Добавить в цитаты Настройки чтения

Страница 7 из 84



Что я мог ответить своим читателям?

Да, конечно, если завидующий человек никому еще не причинил зла, не омрачил чужого покоя, не за что и бросать в него камень. Однако — вот ведь какая штука — тот завистник, в чьих чувствах (а не только поступках) я пытался разобраться, работая над газетным очерком, разве когда-нибудь поймет, разделит законную радость и удовлетворение моего читателя от того, что он лично никого не заставил страдать, не заел никому жизни? Куда там! Наоборот. Не заел, — значит, слаб, бессилен, плохо старается, должен локти себе кусать…

Да, разумеется, чувство зависти можно, если угодно, приравнять и к полезному, побудительному честолюбию. Говорят же: «Я по-хорошему ему завидую», — смотря что вкладывать в это слово. Однако тот завистник, о котором я писал в газете, никогда, хоть убейте, не признается, что он честолюбив. Напротив, скромник из всех скромников. Это о нем именно сказано: уничижение паче гордости.

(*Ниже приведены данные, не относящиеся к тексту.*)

<file path="src/rtl/compress_line_sequencer_if.sv">
// compress_line_sequencer_if: line/word/pack/done handshake bundle for compress_line_sequencer
//   line  : i_line_valid / o_line_ready     start a new line
//   word  : i_word_valid / o_word_ready     per-word i_code, i_length; i_flush aborts the line
//   pack  : o_pack_valid strobe with o_pack_code, o_pack_length, o_pack_offset
//   done  : o_done_valid / i_done_ready     o_total_bits, o_compressible, o_err
interface compress_line_sequencer_if #(parameter int TOT_W = 10);
  logic             i_line_valid;
  logic             o_line_ready;
  logic             i_flush;
  logic             i_word_valid;
  logic             o_word_ready;
  logic [2:0]       i_code;
  logic [5:0]       i_length;
  logic             o_pack_valid;
  logic [2:0]       o_pack_code;
  logic [5:0]       o_pack_length;
  logic [TOT_W-1:0] o_pack_offset;
  logic             o_done_valid;
  logic             i_done_ready;
  logic [TOT_W-1:0] o_total_bits;
  logic             o_compressible;
  logic             o_err;
  modport master (
    output i_line_valid, i_flush, i_word_valid, i_code, i_length, i_done_ready,
    input  o_line_ready, o_word_ready, o_pack_valid, o_pack_code, o_pack_length, o_pack_offset,
           o_done_valid, o_total_bits, o_compressible, o_err
  );
  modport slave (
    input  i_line_valid, i_flush, i_word_valid, i_code, i_length, i_done_ready,
    output o_line_ready, o_word_ready, o_pack_valid, o_pack_code, o_pack_length, o_pack_offset,
           o_done_valid, o_total_bits, o_compressible, o_err
  );
endinterface

</file>
<file path="src/rtl/compress_line_sequencer.sv">
// compress_line_sequencer: walks one cache line word by word, assigns bit offsets and totals the compressed length
//   i_clk, i_rst_n : clock, asynchronous active-low reset
//   bus            : compress_line_sequencer_if.slave (line, word, pack and done handshakes)
module compress_line_sequencer #(
  parameter int WORDS_PER_LINE = 16,
  parameter int TOT_W          = 10,
  parameter int RAW_BITS       = 512
) (
  input logic                        i_clk,
  input logic                        i_rst_n,
  compress_line_sequencer_if.slave   bus
);
  localparam int CW = $clog2(WORDS_PER_LINE);
  typedef enum logic [1:0] {IDLE, RUN, DONE} state_t;
  state_t           state_q, state_d;
  logic [TOT_W-1:0] acc_q, acc_d;
  logic [CW-1:0]    cnt_q, cnt_d;
  logic             err_q, err_d;
  logic             pack_valid_q;
  logic [2:0]       pack_code_q;
  logic [5:0]       pack_len_q;
  logic [TOT_W-1:0] pack_off_q;
  logic             accept;
  assign accept = (state_q == RUN) & bus.i_word_valid & ~bus.i_flush;
  always_comb begin
    state_d = state_q;
    acc_d   = acc_q;
    cnt_d   = cnt_q;
    err_d   = err_q;
    if (bus.i_flush) begin
      state_d = IDLE;
    end else if (state_q == IDLE && bus.i_line_valid) begin
      state_d = RUN;
      acc_d   = '0;
      cnt_d   = '0;
      err_d   = 1'b0;
    end else if (accept) begin
      acc_d   = acc_q + TOT_W'(bus.i_length);
      cnt_d   = cnt_q + 1'b1;
      err_d   = err_q | (bus.i_code[2] & bus.i_code[1]);
      state_d = (cnt_q == CW'(WORDS_PER_LINE - 1)) ? DONE : RUN;
    end else if (state_q == DONE && bus.i_done_ready) begin
      state_d = IDLE;
    end
  end
  always_ff @(posedge i_clk or negedge i_rst_n) begin
    if (!i_rst_n) begin
      state_q      <= IDLE;
      acc_q        <= '0;
      cnt_q        <= '0;
      err_q        <= 1'b0;
      pack_valid_q <= 1'b0;
      pack_code_q  <= '0;
      pack_len_q   <= '0;
      pack_off_q   <= '0;
    end else begin
      state_q      <= state_d;
      acc_q        <= acc_d;
      cnt_q        <= cnt_d;
      err_q        <= err_d;
      pack_valid_q <= accept;
      if (accept) begin
        pack_code_q <= bus.i_code;
        pack_len_q  <= bus.i_length;
        pack_off_q  <= acc_q;
      end
    end
  end
  assign bus.o_line_ready   = state_q == IDLE;
  assign bus.o_word_ready   = state_q == RUN;
  assign bus.o_pack_valid   = pack_valid_q;
  assign bus.o_pack_code    = pack_code_q;
  assign bus.o_pack_length  = pack_len_q;
  assign bus.o_pack_offset  = pack_off_q;
  assign bus.o_done_valid   = state_q == DONE;
  assign bus.o_total_bits   = acc_q;
  // only meaningful while a result is presented, so it reads 0 out of reset
  assign bus.o_compressible = (state_q == DONE) & (acc_q < TOT_W'(RAW_BITS)) & ~err_q;
  assign bus.o_err          = err_q;
endmodule
</file>
<file path="src/flat_wrapper.sv">
// flat-port wrapper written by rule: the top's interface ports become plain ports
module compress_line_sequencer_flat 
#(
  parameter int WORDS_PER_LINE = 16,
  parameter int TOT_W          = 10,
  parameter int RAW_BITS       = 512
)
  (i_clk, i_rst_n, bus_i_line_valid, bus_i_flush, bus_i_word_valid, bus_i_code, bus_i_length, bus_i_done_ready, bus_o_line_ready, bus_o_word_ready, bus_o_pack_valid, bus_o_pack_code, bus_o_pack_length, bus_o_pack_offset, bus_o_done_valid, bus_o_total_bits, bus_o_compressible, bus_o_err);
  compress_line_sequencer_if #(.TOT_W(TOT_W)) bus_i ();
  input logic i_clk;
  input logic i_rst_n;
  input wire logic [$bits(bus_i.i_line_valid)-1:0] bus_i_line_valid;
  input wire logic [$bits(bus_i.i_flush)-1:0] bus_i_flush;
  input wire logic [$bits(bus_i.i_word_valid)-1:0] bus_i_word_valid;
  input wire logic [$bits(bus_i.i_code)-1:0] bus_i_code;
  input wire logic [$bits(bus_i.i_length)-1:0] bus_i_length;
  input wire logic [$bits(bus_i.i_done_ready)-1:0] bus_i_done_ready;
  output wire logic [$bits(bus_i.o_line_ready)-1:0] bus_o_line_ready;
  output wire logic [$bits(bus_i.o_word_ready)-1:0] bus_o_word_ready;
  output wire logic [$bits(bus_i.o_pack_valid)-1:0] bus_o_pack_valid;
  output wire logic [$bits(bus_i.o_pack_code)-1:0] bus_o_pack_code;
  output wire logic [$bits(bus_i.o_pack_length)-1:0] bus_o_pack_length;
  output wire logic [$bits(bus_i.o_pack_offset)-1:0] bus_o_pack_offset;
  output wire logic [$bits(bus_i.o_done_valid)-1:0] bus_o_done_valid;
  output wire logic [$bits(bus_i.o_total_bits)-1:0] bus_o_total_bits;
  output wire logic [$bits(bus_i.o_compressible)-1:0] bus_o_compressible;
  output wire logic [$bits(bus_i.o_err)-1:0] bus_o_err;
  assign bus_i.i_line_valid = bus_i_line_valid;
  assign bus_i.i_flush = bus_i_flush;
  assign bus_i.i_word_valid = bus_i_word_valid;
  assign bus_i.i_code = bus_i_code;
  assign bus_i.i_length = bus_i_length;
  assign bus_i.i_done_ready = bus_i_done_ready;
  assign bus_o_line_ready = bus_i.o_line_ready;
  assign bus_o_word_ready = bus_i.o_word_ready;
  assign bus_o_pack_valid = bus_i.o_pack_valid;
  assign bus_o_pack_code = bus_i.o_pack_code;
  assign bus_o_pack_length = bus_i.o_pack_length;
  assign bus_o_pack_offset = bus_i.o_pack_offset;
  assign bus_o_done_valid = bus_i.o_done_valid;
  assign bus_o_total_bits = bus_i.o_total_bits;
  assign bus_o_compressible = bus_i.o_compressible;
  assign bus_o_err = bus_i.o_err;
  compress_line_sequencer #(.WORDS_PER_LINE(WORDS_PER_LINE), .TOT_W(TOT_W), .RAW_BITS(RAW_BITS)) u_core (.i_clk(i_clk), .i_rst_n(i_rst_n), .bus(bus_i));
endmodule
</file>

Да, верно, избави бог почувствовать себя однажды неровней своим успешно делающим свое дело коллегам и сотрудникам. Однако тот завистник, о котором шла речь, просто не задумается никогда, ровня он или нет своим собратьям, ибо любое соперничество, состязание есть для него не закономерный (хоть и рискованный часто) способ помериться силами, талантами, выяснить, кто же есть кто, а только злобный подкоп под его личные интересы, коварные козни и происки его личных врагов.

И знаете что?

Это ведь прекрасно, что читатели в своих письмах требуют осторожного обращения с самим словом «зависть».

Значит, задумываются над тем, что же оно обозначает.

Значит, частно заглядывают в глубины своей собственной души.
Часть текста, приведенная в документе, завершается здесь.